___ Data under study

### src/rtl/jtvigil_tile_romrd.sv
// Tile ROM responder: caches fetched 32-bit rows (two 16-bit SDRAM beats) per layer address.
// Optional macro JTVIGIL_ROMRD_CACHE2_EN selects a two-entry LRU cache instead of one entry.
module jtvigil_tile_romrd #(
  parameter int          AW     = 17,
  parameter logic [21:0] OFFSET = 22'h0
) (
  input  logic          clk,
  input  logic          rst,
  input  logic          rom_cs,
  input  logic [AW-1:0] rom_addr,
  output logic [31:0]   rom_data,
  output logic          rom_ok,
  output logic [21:0]   sdram_addr,
  output logic          sdram_req,
  input  logic          sdram_ack,
  input  logic          data_dst,
  input  logic          data_rdy,
  input  logic [15:0]   data_read
);

  localparam logic [1:0] IDLE  = 2'd0;
  localparam logic [1:0] REQ   = 2'd1;
  localparam logic [1:0] BEAT0 = 2'd2;
  localparam logic [1:0] BEAT1 = 2'd3;

  logic [1:0]    state;
  logic [AW-2:0] cur;
  logic [AW-2:0] target;
  logic [15:0]   low;
  logic [21:0]   req_addr;
  logic          beat;
  logic          fill;
  logic          hit;
  logic          unused_bit0;

  assign cur         = rom_addr[AW-1:1];
  assign unused_bit0 = rom_addr[0];
  assign req_addr    = OFFSET + {{(22-AW){1'b0}}, cur, 1'b0};
  assign beat        = data_dst & data_rdy;
  assign fill        = (state == BEAT1) & beat;
  assign rom_ok      = rom_cs & hit;

  // A fetch always completes under the latched target, even if rom_addr moves away.
  always_ff @(posedge clk or posedge rst) begin
    if (rst) begin
      state      <= IDLE;
      sdram_req  <= 1'b0;
      sdram_addr <= '0;
      target     <= '0;
      low        <= '0;
    end else begin
      case (state)
        IDLE: if (rom_cs && !hit) begin
          target     <= cur;
          sdram_addr <= req_addr;
          sdram_req  <= 1'b1;
          state      <= REQ;
        end
        REQ: if (sdram_ack) begin
          sdram_req <= 1'b0;
          state     <= BEAT0;
        end
        BEAT0: if (beat) begin
          low   <= data_read;
          state <= BEAT1;
        end
        BEAT1: if (beat) state <= IDLE;
        default: state <= IDLE;
      endcase
    end
  end

`ifdef JTVIGIL_ROMRD_CACHE2_EN
  logic [1:0]           valid;
  logic [1:0][AW-2:0]   tags;
  logic [1:0][31:0]     rows;
  logic                 lru;
  logic                 hit0;
  logic                 hit1;

  assign hit0     = valid[0] & (tags[0] == cur);
  assign hit1     = valid[1] & (tags[1] == cur);
  assign hit      = hit0 | hit1;
  assign rom_data = hit1 ? rows[1] : rows[0];

  // lru names the entry to replace next; a hit points it at the other entry.
  always_ff @(posedge clk or posedge rst) begin
    if (rst) begin
      valid <= '0;
      tags  <= '0;
      rows  <= '0;
      lru   <= 1'b0;
    end else if (fill) begin
      valid[lru] <= 1'b1;
      tags[lru]  <= target;
      rows[lru]  <= {data_read, low};
      lru        <= ~lru;
    end else if (rom_cs && hit) begin
      lru <= hit0;
    end
  end
`else
  logic          valid;
  logic [AW-2:0] tag;
  logic [31:0]   row;

  assign hit      = valid & (tag == cur);
  assign rom_data = row;

  always_ff @(posedge clk or posedge rst) begin
    if (rst) begin
      valid <= 1'b0;
      tag   <= '0;
      row   <= '0;
    end else if (fill) begin
      valid <= 1'b1;
      tag   <= target;
      row   <= {data_read, low};
    end
  end
`endif

endmodule
### config.mk
export PLATFORM = sky130hd
export DESIGN_NAME = jtvigil_tile_romrd
export DESIGN_NICKNAME = d
export VERILOG_FILES = /design/src/rtl/jtvigil_tile_romrd.sv
export SDC_FILE = /design/constraint.sdc
export NUM_CORES = 1
export LEC_CHECK = 0
export ABC_AREA = 1
export CORE_MARGIN = 10
export CORE_UTILIZATION = 30
export CTS_BUF_LIST = sky130_fd_sc_hd__clkbuf_16
export DETAILED_ROUTE_END_ITERATION = 16
export PLACE_DENSITY = 0.64
export SETUP_SLACK_MARGIN = 0.4
export SKIP_LAST_GASP = 1
export SLEW_MARGIN = 20
export SYNTH_ARGS = -nofsm -noshare
export SYNTH_HDL_FRONTEND = slang
export SYNTH_SLANG_ARGS = --single-unit
### constraint.sdc
create_clock -name clk -period 3.3 [get_ports clk]
set_input_delay 0.495 -clock clk [delete_from_list [all_inputs] [get_ports clk]]
set_output_delay 0.495 -clock clk [all_outputs]
set_load 0.05 [all_outputs]
; ---- After elaboration in Yosys (flattened, before gate mapping)
; Cells that the tools add are included.
[totals]
register_bits = 84
output_inout_bits = 56
inputBits = 39
[op_classes]
n_reduce_logical = 8
eq_ne = 8
bitwise_logic = 4
n_mux = 8
[ops]
columns = cell, count
row1 = 16-bit equality test, 1
row2 = 2-bit two-way mux, 4
row3 = "2-bit inequality test, second input constant", 4
row4 = 2-bit case mux with 4 select lines, 1
row5 = 1-bit bitwise AND, 4
row6 = "2-bit equality test, second input constant", 2
row7 = 2-bit AND reduction, 2
row8 = 4-bit AND reduction, 1
row9 = 3-bit AND reduction, 1
row10 = "2-bit by 1-bit equality test with 1-bit output, second input constant", 1
row11 = 2-bit zero test, 1
row12 = 1-bit two-way mux, 2
row13 = 1-bit case mux with 2 select lines, 1
row14 = 2-bit nonzero test, 1
row15 = 1-bit logical AND, 1
row16 = 1-bit zero test, 1

; ---- Depth between registers and ports, before layout
; Gate-level depths: netlist of the first run.
[depth]
word_depth = 6
ltp_mapped = 12

; ---- Worst setup path after synthesis of the first run
; No wires, ideal clock.
[synth_timing]
kind = in2out
start = input rom_addr[11]
end = output rom_ok
arrival_time_ns = 1.673
setup_slack_ns = 1.132
path_buffers = 0
path_stages = 6
cell_sequence = inv_1 -> nand2_1 -> o21ai_0 -> nor4_1 -> nand4_1 -> nor2_1
[synth_via]
elab_chain_len = 3
[synth_rtl]
columns = item, line
row1 = "start, declared", 10  ; input logic [AW-1:0] rom_addr,
row2 = 16-bit equality test, 107  ; assign hit = valid & (tag == cur);
row3 = 1-bit bitwise AND, 107
row4 = 1-bit bitwise AND, 41  ; assign rom_ok = rom_cs & hit;
row5 = "end, declared", 12  ; output logic rom_ok,
; No other way between the ends.

; ---- Worst setup path after layout of the first run
; Ends and elaborated chain as after synthesis.

==> results of run 1 <==
==> flip-flops by register name, indices dropped and copies added, names as in the netlist <==
name,cells
valid,1
low,16
target,16
state,2
tag,16
sdram_req,1
rom_data,32
==> layout make-up <==
| type | count | area share |
|---|---|---|
| multi-input cells | 245 | 0.258 |
| inverters | 59 | 0.0440 |
| repair buffers | 91 | 0.180 |
| well taps | 168 | 0.0415 |
| clock inverters | 6 | 0.0161 |
| diodes | 1 | 0.000495 |
| clock buffers | 9 | 0.0445 |
| flip-flops and latches | 84 | 0.415 |
==> stage by stage <==
stage                     utilization  cell area [µm²]  instances  hold WS (ns)  setup slack [ns]
after CTS                       0.418             5060        662         0.489             0.709
after global routing            0.418             5060        662         0.515             0.592
after global placement          0.392             4750        647         0.462             0.733
after floorplan                     -             3750        408         0.447             0.640
after detailed placement        0.392             4750        647         0.473             0.714
final                           0.418             5060        663         0.478             0.777
==> kinds of logic (layout without fill, tap and decap cells) <==
| group | count (synthesis) | in the layout | share of synthesized area |
|---|---|---|---|
| other | 1 | 7 | 0.00100 |
| DFF | 84 | 84 | 0.563 |
| xor gates and xnor gates | 2 | 2 | 0.00469 |
| adders and majority gates | 4 | 4 | 0.0134 |
| AOI/OAI and AO/OA | 72 | 72 | 0.114 |
| muxes | 17 | 17 | 0.0513 |
| and+or+nand+nor | 144 | 144 | 0.160 |
| buffers and inverters | 79 | 165 | 0.0935 |
==> cells in the final DEF (no fill, tap or decap) <==
| master | netlist | final |
|---|---|---|
| clkdlybuf4s50_1 | 0 | 86 |
| nand3_2 | 2 | 2 |
| nor3_1 | 2 | 2 |
| inv_1 | 56 | 56 |
| o22ai_1 | 1 | 1 |
| xnor2_1 | 2 | 2 |
| nand2_1 | 104 | 103 |
| nand2_2 | 0 | 1 |
| inv_2 | 3 | 3 |
| clkinv_1 | 0 | 1 |
| mux2_2 | 17 | 17 |
| clkinv_4 | 0 | 1 |
| or2_2 | 1 | 1 |
| o21ai_2 | 14 | 14 |
| nor2_2 | 1 | 1 |
| diode_2 | 0 | 1 |
| buf_12 | 0 | 1 |
| nor4_1 | 1 | 1 |
| ha_1 | 4 | 4 |
| o211ai_1 | 1 | 1 |
| a21oi_1 | 17 | 17 |
| nand3_4 | 1 | 1 |
| o2111ai_1 | 2 | 2 |
| nand4_1 | 6 | 6 |
| nor2_1 | 22 | 22 |
| conb_1 | 1 | 6 |
| bufinv_16 | 0 | 2 |
| buf_4 | 6 | 4 |
| nand3_1 | 4 | 4 |
| dfrtp_1 | 84 | 84 |
| clkbuf_16 | 0 | 9 |
| clkinv_2 | 0 | 2 |
| o21ai_0 | 37 | 37 |
==> path summary, 6_finish.rpt <==
check / from / cells past startpoint / slack [ns] / to
max in group asynchronous: rst / 3 / 2.07 / low[15]
max: rom_addr[11] / 8 / 0.78 / rom_ok
min in group asynchronous: rst / 2 / 0.56 / target[8]
min reg2reg: low[2] / 2 / 0.48 / low[2]
max reg2reg: state[0] / 5 / 1.36 / tag[4]
min: low[2] / 2 / 0.48 / low[2]
==> power groups by stage <==
stage          logic, mW  clock network (mW)  registers (mW)
6_report            2.66                1.05            1.81
5_1_grt             2.88                1.12            1.88
4_1_cts             2.70                1.08            1.81
3_5_place_dp        2.69                   0            1.82
3_3_place_gp        2.65                   0            1.79
2_1_floorplan      0.840                   0            2.77
==> per-layer routing <==
layer	vias up	routed length [µm]	GRT usage
met3	12	1120	0.0678
met2	88	4230	0.174
li1	1431	-	-
met5	-	0	0
met4	0	153	0.0402
met1	1386	3870	0.119
==> worst min-delay path, cell delays in order (launching register included) <==
cell     delay, ns
dfrtp_1       0.34
nand2_1       0.05
o21ai_0       0.06
==> out/results.tsv, run 1 <==
metric	value	unit
status	completed	
postcts setup bufs	0	
Synth top cells by count	nand2_1, dfrtp_1, inv_1, o21ai_0, nor2_1	
initial antenna violation count	1	
Hold Crit Class	flip-flop to flip-flop	
# rows	40	
CTS tree	done	
Syn. warnings	0	
Rel. slew slack	0.374	
total die area	17300	µm²
FF+latch area	2100	µm²
largest net degree at the start of global routing	49	
leak pwr	2.50	nW
Crit path required time	2.80	ns
part of the power in the clock network	0.190	
Startpoint Class	input port	
power density over cell area	1090	nW/µm²
CTS H-tree lvls	3	
grt total ovfl	0	
Psw	2.44	mW
count of different cell masters after synthesis	28	
share of cells above drive strength 1	0.119	
hold_buf cts	0	
total track usage	0.111	
filler instances	1226	
Root Buffer	clkbuf_16	
Port Buffers	87	
core area	12100	µm²
total wire length	9370	µm
switching share of power	0.442	
Seq/Total Area, Yosys	0.563	
Mapped Cells	403	
vias in the first global route	3188	
setup_tns	0	ns
via count	2917	
HPWL after DPL	6990	µm
clk buf depth	2	
Clock transition at path regs	0.05	ns
footprint of the multi-input gates	1310	µm²
antenna-violating nets left	0	
Synth Flop Type	dfrtp_1	
Max VDD drop	0.543	mV
Worst-Margin Slew	0.937	ns
#FFs+latches synth	84	
initial DRC count	147	
Ports	95	
final setup fails	0	
RePlAce Congestion	0.833	
Mapped Area	3730	µm²
Hold Vio Cnt, Final	0	
FFs w/ async S/R, synth	1.00	
P_int	3.07	mW
RSZ-0062 raised after global routing	no	
largest cells by area after synthesis	dfrtp_1, nand2_1, inv_1	
Setup Skew	0.00523	ns
Final period util	0.764	
Worst path max stage delay	0.51	ns
Clock Latency Late Sink	0.34	ns
cells along the critical path	clkdlybuf4s50_1, inv_1, nand2_1, o21ai_0, nor4_1, nand4_1, nor2_1, buf_4	
Final Total Pwr	5.51	mW
Initial Utilization	0.308	
critical path arrival	2.03	ns
CTS Buf Count	9	
max-cap violation count	0	
Comb pwr share	0.483	
Nets	533	
Setup CP Type	input port to output pin	
post_cts resized	0	
delay-heaviest family, CP	buffers and inverters	
CTS Sinks	84	
Post-synth EDFFs	0	
DRC Markers	0	
top-count cell post-synth	nand2_1	
Die Ht	132	µm
first-pass GRT wire length	15700	µm
Reg power frac	0.327	
Bufs and invs on worst path	3	
Pre-antenna DRT Iters	4	
Chip Width	132	µm
Synth Area per Inst	9.27	µm²
Final min period	2.52	ns
area grow syn2layout	35.5	%
drt wl/cell	14.1	µm
Max Freq	396	MHz
CP max stage cell	clkdlybuf4s50_1	
post-synth top area share	0.563	
vias per inst	4.40	
fin. max-slew vios	0	
critical path fanouts, max	2	
crit end category	output pin	
Synth area leader	dfrtp_1	
(Power assumes the default switching activity.)
==> inputs of run 2 (changes only) <==
--- a/config.mk
+++ b/config.mk
@@ -10,7 +10,7 @@
 export CORE_UTILIZATION = 30
 export CTS_BUF_LIST = sky130_fd_sc_hd__clkbuf_16
 export DETAILED_ROUTE_END_ITERATION = 16
-export PLACE_DENSITY = 0.64
+export PLACE_DENSITY = 0.66
 export SETUP_SLACK_MARGIN = 0.4
 export SKIP_LAST_GASP = 1
 export SLEW_MARGIN = 20
==> constraint.sdc (replaced) <==
create_clock -name clk -period 2.2 [get_ports clk]
set_input_delay 0.33 -clock clk [delete_from_list [all_inputs] [get_ports clk]]
set_output_delay 0.33 -clock clk [all_outputs]
set_load 0.05 [all_outputs]
==> out/results.tsv, run 2 (synthesis gave the netlist of run 1 again) <==
metric	value	unit
status	completed	
leak pwr	2.69	nW
grt met2 use	0.173	
number of placed cells counting well taps	651	
DP Worst Slack	-0.0315	ns
Pre-antenna DRT Iters	4	
core area	12100	µm²
Ports	95	
RSZ-0062 raised after global routing	yes	
via count	2890	
Worst Min Path Start	rom_addr[4]	
HPWL after DPL	6950	µm
total die area	17300	µm²
Initial Utilization	0.308	
Hold Crit Class	input port to flip-flop	
Root Buffer	clkbuf_16	
power density over cell area	1580	nW/µm²
cells along the critical path	clkdlybuf4s50_1, inv_1, nand2_1, nand4_1, a21oi_2, nand4_1, nor2_2, buf_12	
CTS Sinks	84	
Largest register FFs	32	
grt total ovfl	0	
Startpoint Class	input port	
setup_tns	0	ns
Clock Latency Late Sink	0.33	ns
CP max stage cell	clkdlybuf4s50_1	
CTS Buf Count	9	
initial DRC count	194	
Final min period	2.02	ns
Crit path required time	1.87	ns
total wire length	9360	µm
commonest cells after routing, fill and taps aside	nand2_1, dfrtp_1, dlygate4sd2_1	
total track usage	0.111	
non-filler instance count after layout	667	
first-pass GRT wire length	15800	µm
initial antenna violation count	1	
Max Freq	496	MHz
Rel. slew slack	0.610	
critical path arrival	1.69	ns
critical path fanouts, max	3	
most common cell after layout, fill and taps aside	nand2_1	
Setup CP Type	input port to output pin	
Reg-to-Reg End	rom_data[5]	
clk buf depth	2	
Max VDD drop	0.753	mV
crit end category	output pin	
hold worst-path end	target[3]	
Final Total Pwr	8.06	mW
area grow syn2layout	36.9	%
Worst-Margin Slew	0.587	ns
busiest grt layer	met2	
Chip Width	132	µm
CTS H-tree lvls	3	
P_int	4.38	mW
Final period util	0.916	
Port Buffers	87	
Die Ht	132	µm
Psw	3.68	mW
RePlAce Congestion	0.812	
setup slack after layout	0.184	ns
switching share of power	0.457	
# rows	40	
CTS tree	done	
max-cap violation count	0	
hold_buf cts	0	
Worst path max stage delay	0.52	ns
antenna-violating nets left	0	
share of cells above drive strength 1	0.159	
FF-to-FF Start	state[0]	
reg2reg setup slack	0.58	ns
Setup Skew	0.00513	ns
Reg power frac	0.335	
DRC Markers	0	
Clock transition at path regs	0.06	ns
hold depth	3	
vias in the first global route	3162	
part of the power in the clock network	0.195	
crit-path most repeated cell	nand4_1	
drt wl/cell	14.0	µm
delay-heaviest family, CP	buffers and inverters	
largest net degree at the start of global routing	85	
final setup fails	0	
WHS	0.330	ns
Bufs and invs on worst path	3	
Hold Vio Cnt, Final	0	
grt met1 use	0.120	
Nets	538	
vias per inst	4.33	
fin. max-slew vios	0	
Comb pwr share	0.470	
Reg2Reg Depth	4	
GRT met3 Usage	0.0720	
## run 2: worst max-delay path by stage
| stage | startpoint | end | slack, ns | cells past startpoint |
|---|---|---|---|---|
| final | rom_addr[16] | rom_ok | 0.18 | 8 |
| after global routing | tag[11] | rom_ok | 0.08 | 7 |
| after CTS | rom_addr[4] | rom_ok | 0.13 | 8 |
| after detailed placement | rom_addr[11] | rom_ok | -0.03 | 8 |
| after global placement | rom_addr[11] | rom_ok | -0.01 | 8 |
| after floorplan | rom_addr[11] | rom_ok | 0.57 | 6 |
## run 2: worst reg2reg max path: stages (launching register included)
cell and delay, ns:
dfrtp_1 0.42, ha_1 0.24, nand2_2 0.22, buf_12 0.26, mux2_2 0.37
## run 2: timing repair
item | in CTS | in global routing
hold endpoints to repair | 0 | 0
buffers inserted | 0 | 1
gates resized for setup | 72 | 3
pin swaps | 10 | 4
setup endpoints to repair | 50 | 1
## run 2: power groups by stage
stage          combinational [mW]  sequential [mW]  clock (mW)
3_3_place_gp                 4.05             2.68           0
2_1_floorplan                1.26             4.16           0
4_1_cts                      3.83             2.70        1.61
5_1_grt                      4.13             2.80        1.67
6_report                     3.79             2.70        1.57
3_5_place_dp                 4.10             2.72           0
## run 2: per-layer routing
metal / vias to the layer above / wire length (µm)
met3: 11 / 1130
met1: 1353 / 3850
met2: 86 / 4230
met5: - / 0
met4: 0 / 139
li1: 1440 / -
## run 2: area by class of cell
cell class	instances	area, µm²
fillers	1203	7000
diodes	1	2.50
flip-flops and latches	84	2100
well taps	168	210
clock buffers	9	225
multi-input cells	245	1340
inverters	59	225
clock inverters	5	80.1
repair buffers	96	926
## run 2: through the flow
stage | util | cell area, µm²
after floorplan | - | 3760
after global placement | 0.399 | 4840
after detailed placement | 0.399 | 4840
after CTS | 0.420 | 5090
after global routing | 0.422 | 5110
final | 0.422 | 5110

______

Repeat exactly the lines above from the one with "setup slack after" up to and including the one with "rom_ok | -0.03 | 8 |". No other line belongs in the reply.

setup slack after layout	0.184	ns
switching share of power	0.457	
# rows	40	
CTS tree	done	
max-cap violation count	0	
hold_buf cts	0	
Worst path max stage delay	0.52	ns
antenna-violating nets left	0	
share of cells above drive strength 1	0.159	
FF-to-FF Start	state[0]	
reg2reg setup slack	0.58	ns
Setup Skew	0.00513	ns
Reg power frac	0.335	
DRC Markers	0	
Clock transition at path regs	0.06	ns
hold depth	3	
vias in the first global route	3162	
part of the power in the clock network	0.195	
crit-path most repeated cell	nand4_1	
drt wl/cell	14.0	µm
delay-heaviest family, CP	buffers and inverters	
largest net degree at the start of global routing	85	
final setup fails	0	
WHS	0.330	ns
Bufs and invs on worst path	3	
Hold Vio Cnt, Final	0	
grt met1 use	0.120	
Nets	538	
vias per inst	4.33	
fin. max-slew vios	0	
Comb pwr share	0.470	
Reg2Reg Depth	4	
GRT met3 Usage	0.0720	
## run 2: worst max-delay path by stage
| stage | startpoint | end | slack, ns | cells past startpoint |
|---|---|---|---|---|
| final | rom_addr[16] | rom_ok | 0.18 | 8 |
| after global routing | tag[11] | rom_ok | 0.08 | 7 |
| after CTS | rom_addr[4] | rom_ok | 0.13 | 8 |
| after detailed placement | rom_addr[11] | rom_ok | -0.03 | 8 |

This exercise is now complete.